Old criminal cases: 1 Kolkata magistrate hearing over 9,000, another just 1

KOLKATA: With as many as 9,331 criminal cases at his desk, all over three months old, Bankshall metropolitan magistrate court’s Sk Jafar Ali has the highest workload among all judicial magistrates in Kolkata. Two of his colleagues in the same court, magistrates Debarati Dey and Annu Gupta, are hearing 8,819 and 8,577 such ‘old’ criminal cases. Interestingly, some of their other colleagues are hearing just one to three long-pending cases. The MM court has 55 magistrates.
This disproportionate allocation of cases among magistrates has been laid bare by the National Judicial Data Grid (NJDG), which tabulates each pending case. It also reveals that the Metropolitan Magistrate’s Court in Kolkata has a staggering 78,376 pending “excessively dated criminal cases” that are more than three months old. Among the three of them, magistrates Ali, Dey and Gupta share 34.1% of the caseload.
Magistrate Ali presides over the fourth MM court while magistrate Md Rukmuddin presides over the fifth. While Ali has been assigned 9,331 old criminal cases, Rukmuddin has only one three-month-old criminal case. Likewise, Gupta has 8,577 old criminal cases in the 10 MM court but magistrate Moumita Roy of 11 MM court has been allocated only three.
With delay in trial now being held by the Supreme Court and Calcutta High Court as a valid ground to grant bail because it infringes on Article 21 (right to life), the focus is back on the 26.3 lakh criminal cases pending in Bengal.
Among the 26.3 lakh pending criminal cases in Bengal, 7.5 lakh are more than three months old. In Kolkata, along with the Bankshall MM court’s pending 78,376 old cases, the Alipore CJM court has 64,432 pending criminal cases. At Alipore CJM’s court, too, magistrate Debarati Roy alone has a caseload of 7,869.

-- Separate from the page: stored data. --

===== src/rtl/c_fetch_ctrl.sv =====
// RV32IC fetch sequencer: word fetches, parcel split, straddle reassembly.
// One instruction per decode handshake, branch redirect with in-flight drop.
module c_fetch_ctrl #(
    parameter int                ADDR_W   = 32,
    parameter logic [ADDR_W-1:0] RESET_PC = '0
) (
    input  logic              clk,
    input  logic              reset,
    output logic              imem_req_o,
    output logic [ADDR_W-1:0] imem_addr_o,
    input  logic              imem_rvalid_i,
    input  logic [31:0]       imem_rdata_i,
    input  logic              br_taken_i,
    input  logic [ADDR_W-1:0] br_target_i,
    output logic [31:0]       inst_o,
    output logic [ADDR_W-1:0] inst_pc_o,
    output logic              inst_valid_o,
    input  logic              inst_ready_i,
    output logic              inst_is_c_o,
    output logic              pc_misaligned_o,
    output logic              stall_pc_o
);

    typedef enum logic [1:0] {
        S_FETCH,
        S_WAIT,
        S_ISSUE,
        S_DRAIN
    } state_e;

    localparam logic [ADDR_W-1:0] WMASK = ~ADDR_W'(3);
    localparam logic [ADDR_W-1:0] TWO   = ADDR_W'(2);
    localparam logic [ADDR_W-1:0] FOUR  = ADDR_W'(4);

    state_e            state_q, state_d;
    logic [ADDR_W-1:0] faddr_q, faddr_d;
    logic              off_q, off_d;
    logic [31:0]       wbuf_q, wbuf_d;
    logic [15:0]       hbuf_q, hbuf_d;
    logic [ADDR_W-1:0] hbuf_pc_q, hbuf_pc_d;
    logic              hbuf_v_q, hbuf_v_d;

    logic [15:0] parcel;
    logic        par_c;
    logic        valid;
    logic        fire;

    always_ff @(posedge clk) begin
        if (reset) begin
            state_q   <= S_FETCH;
            faddr_q   <= RESET_PC & WMASK;
            off_q     <= RESET_PC[1];
            wbuf_q    <= '0;
            hbuf_q    <= '0;
            hbuf_pc_q <= '0;
            hbuf_v_q  <= 1'b0;
        end else begin
            state_q   <= state_d;
            faddr_q   <= faddr_d;
            off_q     <= off_d;
            wbuf_q    <= wbuf_d;
            hbuf_q    <= hbuf_d;
            hbuf_pc_q <= hbuf_pc_d;
            hbuf_v_q  <= hbuf_v_d;
        end
    end

    assign parcel = off_q ? wbuf_q[31:16] : wbuf_q[15:0];
    assign par_c  = parcel[1:0] != 2'b11;
    // Upper-half 32-bit parcel without a buffered low half is not issuable.
    assign valid  = (state_q == S_ISSUE) && (hbuf_v_q || par_c || !off_q);
    assign fire   = valid && inst_ready_i;

    always_comb begin
        state_d   = state_q;
        faddr_d   = faddr_q;
        off_d     = off_q;
        wbuf_d    = wbuf_q;
        hbuf_d    = hbuf_q;
        hbuf_pc_d = hbuf_pc_q;
        hbuf_v_d  = hbuf_v_q;
        unique case (state_q)
            S_FETCH: state_d = S_WAIT;
            S_WAIT: begin
                if (imem_rvalid_i) begin
                    wbuf_d  = imem_rdata_i;
                    state_d = S_ISSUE;
                end
            end
            S_ISSUE: begin
                if (hbuf_v_q) begin
                    if (fire) begin
                        hbuf_v_d = 1'b0;
                        off_d    = 1'b1;
                    end
                end else if (par_c && !off_q) begin
                    if (fire) off_d = 1'b1;
                end else if (par_c || !off_q) begin
                    if (fire) begin
                        faddr_d = faddr_q + FOUR;
                        off_d   = 1'b0;
                        state_d = S_FETCH;
                    end
                end else begin
                    hbuf_d    = parcel;
                    hbuf_pc_d = faddr_q + TWO;
                    hbuf_v_d  = 1'b1;
                    faddr_d   = faddr_q + FOUR;
                    off_d     = 1'b0;
                    state_d   = S_FETCH;
                end
            end
            S_DRAIN: begin
                if (imem_rvalid_i) state_d = S_FETCH;
            end
            default: state_d = S_FETCH;
        endcase
        if (br_taken_i) begin
            hbuf_v_d = 1'b0;
            faddr_d  = br_target_i & WMASK;
            off_d    = br_target_i[1];
            // A request still in flight must be absorbed before refetching.
            if (state_q == S_FETCH ||
                ((state_q == S_WAIT || state_q == S_DRAIN) && !imem_rvalid_i))
                state_d = S_DRAIN;
            else
                state_d = S_FETCH;
        end
    end

    assign imem_req_o      = (state_q == S_FETCH) && !reset;
    assign imem_addr_o     = imem_req_o ? faddr_q : '0;
    assign inst_valid_o    = valid;
    assign inst_o          = !valid   ? 32'h0 :
                             hbuf_v_q ? {wbuf_q[15:0], hbuf_q} :
                             par_c    ? {16'h0, parcel} : wbuf_q;
    assign inst_pc_o       = !valid   ? '0 :
                             hbuf_v_q ? hbuf_pc_q :
                             faddr_q + ADDR_W'({off_q, 1'b0});
    assign inst_is_c_o     = valid && !hbuf_v_q && par_c;
    assign pc_misaligned_o = valid && hbuf_v_q;
    assign stall_pc_o      = !(valid && inst_ready_i);

endmodule

===== config.mk =====
export PLATFORM = sky130hd
export DESIGN_NAME = c_fetch_ctrl
export DESIGN_NICKNAME = d
export VERILOG_FILES = /design/src/rtl/c_fetch_ctrl.sv
export SDC_FILE = /design/constraint.sdc
export NUM_CORES = 1
export LEC_CHECK = 0
export ABC_AREA = 0
export ABC_CLOCK_PERIOD_IN_PS = 4050
export BUFFER_PORTS_ARGS = -buffer_cell sky130_fd_sc_hd__buf_2
export CORE_MARGIN = 3
export CORE_UTILIZATION = 40
export CTS_CLUSTER_SIZE = 16
export DETAILED_ROUTE_END_ITERATION = 10
export SLEW_MARGIN = 20
export SYNTH_ARGS = -nofsm -noshare
export SYNTH_HDL_FRONTEND = slang
export SYNTH_SLANG_ARGS = --single-unit

===== constraint.sdc =====
create_clock -name clk -period 4.05 [get_ports clk]
set_input_delay 1.215 -clock clk [delete_from_list [all_inputs] [get_ports clk]]
set_output_delay 1.215 -clock clk [all_outputs]
set_load 0.02 [all_outputs]

Yosys cells after proc, flatten, opt, wreduce, memory -nomap -nowiden
Cells that the tools add are included.
{ "word_totals": {"inputBits": 69, "register_bits": 116, "output_inout_bits": 101, "word_cells": 88} }
{ "classes": {"n_reduce_logical": 27, "bitwise": 3, "mux": 33, "eq_ne": 14, "add_sub_neg": 3} }
{ "ops": {"columns": ["cell", "n"], "rows": [
  ["two-way mux 32 bit", 12],
  ["adder 32 x 2 -> 32 bit", 1],
  ["adder 32 x 2 -> 32 bit, second input constant", 1],
  ["adder 32 x 3 -> 32 bit, second input constant", 1],
  ["two-way mux 16 bit", 1],
  ["two-way mux 2 bit", 8],
  ["!= test 3 bit, second input constant", 5],
  ["AND reduction 4 bit", 3],
  ["two-way mux 1 bit", 11],
  ["logical AND 1 bit", 8],
  ["!= test 2 bit, second input constant", 4],
  ["case mux 2 bit (4 select lines)", 1],
  ["zero test 1 bit", 5],
  ["logical OR 1 bit", 5],
  ["!= test 5 bit, second input constant", 1],
  ["AND reduction 5 bit", 1],
  ["== test 2 bit, second input constant", 2],
  ["!= test 4 bit, second input constant", 1],
  ["AND reduction 2 bit", 2],
  ["inverter 1 bit", 3],
  ["== test 2 x 1 -> 1 bit, second input constant", 1],
  ["zero test 2 bit", 1],
  ["nonzero test 2 bit", 1],
  ["OR reduction 2 bit", 1]
]} }

Logic depth before layout (Yosys ltp)
{ "logic_depth": {"ltp_word": 12, "ltp_mapped": 8, "mapped_depth_nobuf": 5} }

Worst setup path after synthesis
OpenSTA, ideal clock, no wires.
{ "synth_timing": {"path_type": "in2out", "start": "input port reset", "end": "output port imem_addr_o[22]", "path_stages": 3, "setup_slack_ns": 0.723, "arrival_ns": 2.112, "t_required_ns": 2.835, "cell_sequence": "nor3_1 > clkbuf_1 > and2_1"} }
{ "synth_between": {"elab_chain_cells": 3} }
{ "synth_rtl": {"columns": ["element", "line_no", "rtl"], "rows": [
  ["start: declaration", "8", "input logic reset,"],
  ["zero test 1 bit", "131", "assign imem_req_o = (state_q == S_FETCH) && !reset;"],
  ["logical AND 1 bit", "131", null],
  ["net imem_req_o", "9", "output logic imem_req_o,"],
  ["two-way mux 32 bit", "132", "assign imem_addr_o = imem_req_o ? faddr_q : '0;"],
  ["end: declaration", "10", "output logic [ADDR_W-1:0] imem_addr_o,"]
]} }
The timed path passes the listed nets, and every way through them passes these cells.

Final worst setup path
{ "layout_timing": {"start": "register state_q[1]", "end": "output port inst_o[27]"} }
{ "layout_between": {"elab_chain_cells": 3} }
{ "layout_rtl": {"columns": ["element", "line_no", "rtl"], "rows": [
  ["start: declaration", "35", "state_e state_q, state_d;"],
  ["start signal: assignment", "58", "state_q <= state_d;"],
  ["== test 2 bit", "71", "assign valid = (state_q == S_ISSUE) && (hbuf_v_q || par_c || !off_q);"],
  ["logical AND 1 bit", "71", null],
  ["two-way mux 32 bit", "134", "assign inst_o = !valid ? 32'h0 :"],
  ["end: declaration", "15", "output logic [31:0] inst_o,"]
]} }
No other way between the ends.

==> impl_metrics.ini <==
[global_route]
grt_max_degree = 65
grt_pass1_wl_mm = 27.6
grt_pass1_vias = 5442
grtUsageTotal_pct = 21.3
antenna_found_initial = 1
gr-total-overflow = 0

[timing]
max_freq_ghz = 0.261
skew_ps = 7.53
tightest_slew_ps = 971
min_period_over_period_pct = 94.6
slew_viol_final = 0
setup_ws_ps = 219
setup-tns-final_ps = 0
whs_ps = 452
min_period_ps = 3830
finalSetupViolCount = 0
rsz0062_at_grt = false
max_slew_margin_pct = 35.3
hold_violations = 0

[pwr]
ir_drop_mv = 0.265
p_comb_share_pct = 10.1
intPower_uw = 2300
power_switching_uw = 757
swShare_pct = 24.8
powerDensity_mw_per_mm2 = 420
p_seq_share_pct = 39.6
leakage_uw = 0.00297
clock_power_share_pct = 50.3

[floorplan]
coreArea_mm2 = 0.0139
start_util_pct = 41.2
fp.dieH_um = 126
dieArea_mm2 = 0.0158
std_cell_rows = 43
die_w_um = 126
ios = 170

[worst_setup_path]
reg2reg_from = hbuf_v_q
worstSetupPathType = flip-flop to output pin
path_max_fanout = 16
required_ps = 2830
start_kind = flip-flop
end_kind = output pin
critPathLaunch = state_q[1]
worst_ep_arrival_time_ps = 2620

[detailed_routing]
ant_nets = 0
drt-pass1-iter-count = 5
drt_iter0_drc = 385
via_count = 5750
viasPerCell = 5.36
detail_route.wl_per_cell_um = 16.2
drt-total-wl_mm = 17.4
drcViolationCount = 0

[place]
place_inst = 1038
placed_cell_area_mm2 = 0.00665
port_buffers = 165
dp_slack_ps = 583
place_congestion = 0.834
dp_hpwl_mm = 11.6

[run_status]
outcome = completed

[logic_synthesis]
synthArstFlopShare_pct = 0
ys_seq_area_share_pct = 39.4
ys_types = 56
ys_warn_count = 0
synth_ff_type = dfxtp_1
syn_area_mm2 = 0.00574
ys_seq_elements = 113
synth_edf_count = 0
synth_cells = 748
syn_avg_cell_area_um2 = 7.67

[cts]
clkLatencyLatePin_ps = 410
clockBufferDepth = 2
clkSinkCount = 113
cts-root-buf = clkbuf_16
h-tree-depth = 4
cts_buffers = 17
clk_pin_slew_worst_paths_ps = 50
cts_tree = yes

[worst_hold_path]
hp-class = flip-flop to flip-flop
worstHoldStart = hbuf_pc_q[21]

[layout]
final_cell_mix = nand2_1, buf_2, dfxtp_1
fin_area_mm2 = 0.00727
nNetsFinal = 947
finalNonFillerCells = 1072
syn_to_final_growth_pct = 26.7
final.fill_count = 1362
mostFrequentLayoutCell = nand2_1
drive_above_1_share_pct = 25.6

[job]
drv_cap = 0
-- cell usage after synthesis (13+ instances only) --
master	n	area share [%]
mux2i_1	16	2.8
o21ai_0	23	2.0
buf_2	13	1.1
and2_1	33	3.6
a211oi_1	18	2.4
nand3_1	15	1.3
nor2_1	38	2.5
xnor2_1	16	2.4
a21oi_1	81	7.1
nand2_1	190	12
a22o_1	44	6.7
dfxtp_1	113	39
clkbuf_1	47	3.1
-- repair_timing --
action	CTS	global route
resized for setup	0	1
buffers inserted	0	0
endpoints found under the setup margin	0	5
hold buffers	0	0
-- power by group through the flow --
stage	sequential, uW	clock [uW]	combinational, uW
final	1210	1540	308
after global routing	1220	1610	337
after CTS	1210	1560	309
after detailed placement	1230	0	307
after global placement	1230	0	302
after floorplan	1210	0	216
-- per-stage QoR --
step           utilization [%]  total power [uW]
2_1_floorplan                -              1420
3_3_place_gp              47.3              1530
3_5_place_dp              47.7              1540
4_1_cts                   52.1              3080
5_1_grt                   52.1              3170
6_report                  52.2              3050
-- kinds of logic (layout without fill, tap and decap cells) --
family / after synthesis / count (layout) / share of synthesized area [%]
simple gates: 332 / 332 / 26.7
compound gates: 189 / 189 / 21.7
flops: 113 / 113 / 39.4
buf+inv: 74 / 214 / 5.65
xor+xnor: 21 / 21 / 3.21
mux: 17 / 17 / 2.99
fa+ha+maj: 1 / 1 / 0.218
other cells: 1 / 5 / 0.0654
-- layout make-up --
type                    instances  area, um2  share of cell area [%]
flip-flops and latches        113       2260                    31.1
multi-input cells             563       3180                    43.8
repair buffers                177        958                    13.2
well taps                     180        225                    3.10
clock inverters                10        131                    1.81
diodes                          2       5.00                  0.0689
inverters                       5       18.8                   0.258
clock buffers                  22        484                    6.66
-- registers in the layout (all words and copies together) (netlist names) --
name	cells
hbuf_pc_q	31
off_q	1
hbuf_v_q	1
wbuf_q	32
state_q	2
faddr_q	30
hbuf_q	16
-- worst paths after layout --
kind                   end  slack (ps)  cells past startpoint
min reg2reg  hbuf_pc_q[21]         450                      2
min          hbuf_pc_q[21]         450                      2
max reg2reg    faddr_q[27]        1760                      5
max             inst_o[27]         220                      6
-- worst max-delay path: stages (launching register included) --
cell and delay [ps]:
dfxtp_1 460, nor2b_1 170, buf_4 160, nor2b_1 290
and3_1 690, a22o_1 250, buf_2 170
-- routing by layer --
metal / wire length (um) / global-route usage, % / vias up / part of all wire, %
met4: 328 / 6.88 / 0 / 1.9
met2: 8060 / 34.4 / 192 / 46
met5: 0 / 0 / - / 0
met3: 1370 / 7.25 / 20 / 7.9
met1: 7630 / 26.9 / 2688 / 44
li1: - / - / 2850 / -
(Power assumes the default switching activity.)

The Bankshall, Alipore and Sealdah magistrate courts are the first places where FIRs are to be placed within 24 hours by police in Kolkata. Any subsequent arrest and bail pleas are heard by these courts. Only after police wind up the probe and in case of graver offences, do sessions or district courts take charge. Magistrate courts are mapped to specific police stations, and case pendency also reflects on police lethargy to complete the probe. It indicates that in some instances, the case has not moved beyond the FIR stage.

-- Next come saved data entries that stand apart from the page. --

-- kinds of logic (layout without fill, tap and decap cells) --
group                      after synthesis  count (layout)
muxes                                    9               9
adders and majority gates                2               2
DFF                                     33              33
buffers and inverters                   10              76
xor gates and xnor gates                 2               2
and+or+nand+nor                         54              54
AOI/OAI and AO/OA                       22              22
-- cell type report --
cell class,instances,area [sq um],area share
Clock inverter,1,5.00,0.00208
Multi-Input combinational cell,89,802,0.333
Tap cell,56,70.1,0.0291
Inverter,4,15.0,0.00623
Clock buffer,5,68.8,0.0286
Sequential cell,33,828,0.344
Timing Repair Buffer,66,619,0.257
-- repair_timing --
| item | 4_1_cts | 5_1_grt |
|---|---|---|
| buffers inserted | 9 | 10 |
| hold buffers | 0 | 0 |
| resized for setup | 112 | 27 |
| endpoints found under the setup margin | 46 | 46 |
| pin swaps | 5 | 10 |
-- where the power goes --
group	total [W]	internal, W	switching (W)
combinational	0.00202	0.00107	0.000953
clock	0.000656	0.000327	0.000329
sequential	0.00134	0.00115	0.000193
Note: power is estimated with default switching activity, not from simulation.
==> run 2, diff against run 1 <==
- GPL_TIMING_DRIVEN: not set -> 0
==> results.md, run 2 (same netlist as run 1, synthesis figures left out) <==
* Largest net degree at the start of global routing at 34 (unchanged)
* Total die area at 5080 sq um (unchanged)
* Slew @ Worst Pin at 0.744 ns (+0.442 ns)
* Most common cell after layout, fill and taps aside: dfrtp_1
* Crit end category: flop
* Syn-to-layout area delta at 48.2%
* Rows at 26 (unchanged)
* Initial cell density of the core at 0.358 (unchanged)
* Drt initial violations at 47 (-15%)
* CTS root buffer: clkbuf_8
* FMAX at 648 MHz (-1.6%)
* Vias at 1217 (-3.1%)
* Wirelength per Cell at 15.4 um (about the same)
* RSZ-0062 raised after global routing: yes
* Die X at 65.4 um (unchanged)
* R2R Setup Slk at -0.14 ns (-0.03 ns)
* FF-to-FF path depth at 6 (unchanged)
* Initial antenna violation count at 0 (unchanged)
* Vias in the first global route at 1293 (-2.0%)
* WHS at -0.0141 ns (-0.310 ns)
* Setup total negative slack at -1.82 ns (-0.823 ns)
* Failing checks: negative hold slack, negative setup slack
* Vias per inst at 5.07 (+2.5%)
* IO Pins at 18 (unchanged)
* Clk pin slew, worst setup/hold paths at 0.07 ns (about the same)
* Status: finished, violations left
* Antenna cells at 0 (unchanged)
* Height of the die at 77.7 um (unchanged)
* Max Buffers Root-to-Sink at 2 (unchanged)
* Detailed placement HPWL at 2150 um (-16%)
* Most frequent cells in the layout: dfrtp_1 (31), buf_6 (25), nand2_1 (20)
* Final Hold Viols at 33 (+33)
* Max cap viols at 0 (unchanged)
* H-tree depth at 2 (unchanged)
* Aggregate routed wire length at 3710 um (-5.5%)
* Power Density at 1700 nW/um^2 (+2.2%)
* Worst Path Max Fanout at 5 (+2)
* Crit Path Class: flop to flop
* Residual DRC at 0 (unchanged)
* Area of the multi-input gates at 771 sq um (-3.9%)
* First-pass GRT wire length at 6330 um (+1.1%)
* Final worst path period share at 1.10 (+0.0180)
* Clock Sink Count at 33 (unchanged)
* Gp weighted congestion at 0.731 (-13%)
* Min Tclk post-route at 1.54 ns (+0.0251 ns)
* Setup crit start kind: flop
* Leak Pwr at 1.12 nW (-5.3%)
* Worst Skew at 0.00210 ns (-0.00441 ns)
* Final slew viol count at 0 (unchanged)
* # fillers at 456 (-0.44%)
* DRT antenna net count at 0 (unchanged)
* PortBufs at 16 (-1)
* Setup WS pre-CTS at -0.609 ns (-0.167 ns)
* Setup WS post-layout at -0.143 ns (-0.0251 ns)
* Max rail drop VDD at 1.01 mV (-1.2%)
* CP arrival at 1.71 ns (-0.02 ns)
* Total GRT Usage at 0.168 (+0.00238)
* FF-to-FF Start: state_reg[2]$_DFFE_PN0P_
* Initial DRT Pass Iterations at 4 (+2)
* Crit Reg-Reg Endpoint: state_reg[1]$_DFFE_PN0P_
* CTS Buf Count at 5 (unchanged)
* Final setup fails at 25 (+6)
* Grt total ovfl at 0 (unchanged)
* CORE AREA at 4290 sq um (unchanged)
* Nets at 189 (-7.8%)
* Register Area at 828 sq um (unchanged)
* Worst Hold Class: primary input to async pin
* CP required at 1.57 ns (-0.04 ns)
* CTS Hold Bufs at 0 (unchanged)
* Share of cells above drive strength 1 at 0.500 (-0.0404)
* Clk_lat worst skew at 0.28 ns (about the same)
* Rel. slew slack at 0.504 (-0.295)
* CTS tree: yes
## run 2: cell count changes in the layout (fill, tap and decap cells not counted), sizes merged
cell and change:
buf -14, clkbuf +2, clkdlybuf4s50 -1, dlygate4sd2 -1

“Pending cases in police stations reflect on the increasing pile of cases pending in lower courts. The role of magistrates kicks in at the time of granting bail, after which it’s the chargesheet stage. If there is a delay by police stations, it results to cases pending before magistrates,” said senior criminal lawyer Milon Mukherjee. He added that the ratio of courts to cases also needed to be considered when looking at pendency in lower courts.
According to a Calcutta High Court report for 2023-24, the sanctioned strength for district judges (entry level) is 338, while the working strength is 270 with 20 vacancies. The sanctioned strength of civil judge (senior division) is 337 while the working strength is 243 with a vacancy of 65. The report states around 167 posts of judicial officers are vacant.
Advocate Arindam Das said case is also due to shortage of judicial officers.